This design comes from an exercise in tuning for small area and a short achievable clock period on the open sky130 flow, not from production work. Function was checked by simulation only, so behaviour that the tests miss may differ from the original. Power is estimated from default activity; no workload was simulated.

==> flow/design.v <==
module vga_unit(
   Hsync, Vsync, vgaRed, vgaGreen, vgaBlue,
   clk, rst_b, vg__data, vg__addr, vg__write
   );
   output reg           Hsync;
   output reg           Vsync;
   output [1:3]         vgaRed;
   output [1:3]         vgaGreen;
   output [2:3]         vgaBlue;
   input                clk;
   input                rst_b;
   input [31:0]         vg__data;
   input [6:0]          vg__addr;
   input                vg__write;
   function le10(input [9:0] a, input [9:0] b);
      integer j;
      reg r;
      begin
         r = 1'b1;
         for (j = 0; j < 10; j = j + 1)
           r = (a[j] ^ b[j]) ? b[j] : r;
         le10 = r;
      end
   endfunction
   reg [10:0] hn;
   reg [9:0]  vn;
   reg        blank;             
   wire       hn_end = (hn == 11'd1039);
   wire       vn_end = (vn == 10'd665);
   wire [10:0] hn_nx = hn_end ? 11'd0 : hn + 11'd1;
   wire [9:0]  vn_nx = hn_end ? (vn_end ? 10'd0 : vn + 10'd1) : vn;
   wire       blank_nx = (hn >= 11'd800) || (vn >= 10'd600);
   reg [9:0]  pxa, pya, pxb, pyb;
   always @(posedge clk or negedge rst_b) begin
      if (!rst_b) begin
         hn <= 11'd1;
         vn <= 10'd0;
         pxa <= 10'd1;
         pya <= 10'd0;
         pxb <= ~10'd1;
         pyb <= ~10'd0;
         blank <= 1'b0;
         Hsync <= 1'b0;
         Vsync <= 1'b0;
      end else begin
         hn <= hn_nx;
         vn <= vn_nx;
         pxa <= hn_nx[9:0];
         pya <= vn_nx;
         pxb <= ~hn_nx[9:0];
         pyb <= ~vn_nx;
         blank <= blank_nx;
         Hsync <= (hn >= 11'd857) && (hn < 11'd977);
         Vsync <= (hn == 11'd0) ? ((vn >= 10'd638) && (vn < 10'd644))
                                : ((vn >= 10'd637) && (vn < 10'd643));
      end
   end
   wire [9:0] dx = vg__data[9:0];
   wire [9:0] dy = vg__data[19:10];
   wire       gge = le10(dx, pxa) && le10(dy, pya);
   wire       gle = le10(pxa, dx) && le10(pya, dy);
   reg [9:0] x1 [0:63];
   reg [9:0] y1 [0:63];
   reg [9:0] x2 [0:63];
   reg [9:0] y2 [0:63];
   reg [7:0] col [0:63];
   reg       en [0:63];
   reg       f1 [0:63];          
   reg       f2 [0:63];          
   genvar i;
   generate
      for (i = 0; i < 64; i = i + 1) begin : rect
         wire w1 = vg__write && vg__addr[6:1] == i && !vg__addr[0];
         wire w2 = vg__write && vg__addr[6:1] == i && vg__addr[0];
         wire [9:0] qx = (i % 2 == 0) ? pxa : ~pxb;
         wire [9:0] qy = (i % 2 == 0) ? pya : ~pyb;
         always @(posedge clk or negedge rst_b) begin
            if (!rst_b)
              en[i] <= 1'b0;
            else if (w1)
              en[i] <= vg__data[28];
         end
         always @(posedge clk) begin
            if (w1) begin
               x1[i]  <= dx;
               y1[i]  <= dy;
               col[i] <= vg__data[27:20];
            end
            if (w2) begin
               x2[i] <= dx;
               y2[i] <= dy;
            end
            f1[i] <= w1 ? gge : (le10(x1[i], qx) && le10(y1[i], qy));
            f2[i] <= w2 ? gle : (le10(qx, x2[i]) && le10(qy, y2[i]));
         end
      end
   endgenerate
   reg [7:0] newcol;
   integer k;
   always @(*) begin
      newcol = 8'd0;
      for (k = 0; k < 64; k = k + 1)
        if (en[k] && f1[k] && f2[k])
          newcol = newcol | col[k];
   end
   reg [7:0] held;
   reg [7:0] rgb;
   always @(posedge clk or negedge rst_b) begin
      if (!rst_b) begin
         held <= 8'd0;
         rgb <= 8'd0;
      end else begin
         if (!blank)
           held <= newcol;
         rgb <= blank_nx ? 8'd0 : (blank ? held : newcol);
      end
   end
   assign {vgaRed, vgaGreen, vgaBlue} = rgb;
endmodule
clock: 7.0 ns
lec_check: 0
cap_margin: 20
core_margin: 2
core_utilization: 60
cts_cluster_diameter: 100
cts_cluster_size: 25
place_density: 0.75
setup_slack_margin: 4.3
slew_margin: 20
run.sh (not shown) runs the stock make flow with config.mk's settings and CLKGATE_MAP_FILE= SYNTH_SCRIPT=/design/flow/synth_recipe.tcl, a recipe that flattens the netlist after the stock synthesis.
The baseline ran to the end with no violations.
Change:
- CORE_UTILIZATION: 60 -> 55
- PLACE_DENSITY: 0.75 -> 0.7
- SETUP_SLACK_MARGIN: 4.3 -> 4.5
After rerunning: Non-clock buffer count goes up by 157; combinational power goes up by about 9%; synthesized cell count stays the same; clock skew goes down by 0.0062 ns; global-route usage goes down by 0.80 points; final area goes up by 3.1%; via count goes up by 1.1%; setup slack gets worse by 0.038 ns.
Change:
- SETUP_SLACK_MARGIN: 4.5 -> 4.3
After rerunning:
- The changed run finished with timing, DRC and antenna clean
- worst setup slack is better by 0.032 ns
- cell area goes down by 2.7%
- critical path depth stays the same
- combinational power goes down by about 9%
- via count goes down by 3.3%
- utilization goes down by 1.7 points

========
Setup of rev 12:
RTL: the design.v shown in full above, as it stands there.
make LEC_CHECK=0 CAP_MARGIN=20 CORE_MARGIN=2 CORE_UTILIZATION=65 CTS_CLUSTER_DIAMETER=100 CTS_CLUSTER_SIZE=25 PLACE_DENSITY=0.8 SETUP_SLACK_MARGIN=4.3 SLEW_MARGIN=20 finish   # period 7.0 ns
Input-level comparison between rev 13 and rev 12:
--- a/flow/config.mk
+++ b/flow/config.mk
@@ -9,7 +9,5 @@
 export CORE_MARGIN = 2
-export CORE_UTILIZATION = 65
-export CTS_CLUSTER_DIAMETER = 100
-export CTS_CLUSTER_SIZE = 25
-export PLACE_DENSITY = 0.8
-export SETUP_SLACK_MARGIN = 4.3
+export CORE_UTILIZATION = 45
+export PLACE_DENSITY = 0.6
+export SETUP_SLACK_MARGIN = 4.5
 export SLEW_MARGIN = 20
==> run summary <==
- Worst reg2reg path depth: rev 13 higher than rev 12
- The final routed DRC violation total of rev 13 and that of rev 12 are within noise of each other.
- Compared rev 13 vs rev 12, and worst-case setup margin in the final layout is down in rev 13.
- Compared with rev 12, in rev 13 global placer's final weighted congestion dropped 0.069, leakage power went up by about 9%, routed wire length went up by 11%.

==> port drivers added, routing unchanged <==
The results above use ideal ports. As a check the final layouts listed here were re-extracted and re-timed, cells and wires unchanged.
Step 1 assumes that a clkbuf_16 drives the clock port and a buf_2 every other input.
Step 2 also shifts input and output timing later by t, the mid clock arrival at the registers, as if the neighbouring blocks saw the same clock.
a / b / c = ideal / step 1 / step 2; a / b = the first two.
| run | t, ns | setup slack, ns | worst setup path at the end | latest minus earliest clock arrival (ns) |
|---|---|---|---|---|
| the first run of note 1 | 0.943 | 4.086 / 3.925 / 2.983 | input to register | 0.074 / 0.073 |
| the second run of note 1 | 1.002 | 4.048 / 3.963 / 3.152 | input to register | 0.048 / 0.048 |
| the third run of note 1 | 0.957 | 4.080 / 3.996 / 3.091 | input to register | 0.078 / 0.078 |
| rev 12 | 0.980 | 4.044 / 3.948 / 3.089 | input to register | 0.058 / 0.057 |
| rev 13 | 1.071 | 4.014 / 3.899 / 2.853 | input to register | 0.081 / 0.081 |
After both steps setup and hold are still met in every run listed. The setup slack of rev 13, which loses most, moves by -0.115 ns with the drivers and by -1.161 ns with both steps.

________________________

ASSIGNMENT — When the string "timing" appears in a line of the records above, that line is to be copied.

WRITTEN REPLY —
- The changed run finished with timing, DRC and antenna clean
Step 2 also shifts input and output timing later by t, the mid clock arrival at the registers, as if the neighbouring blocks saw the same clock.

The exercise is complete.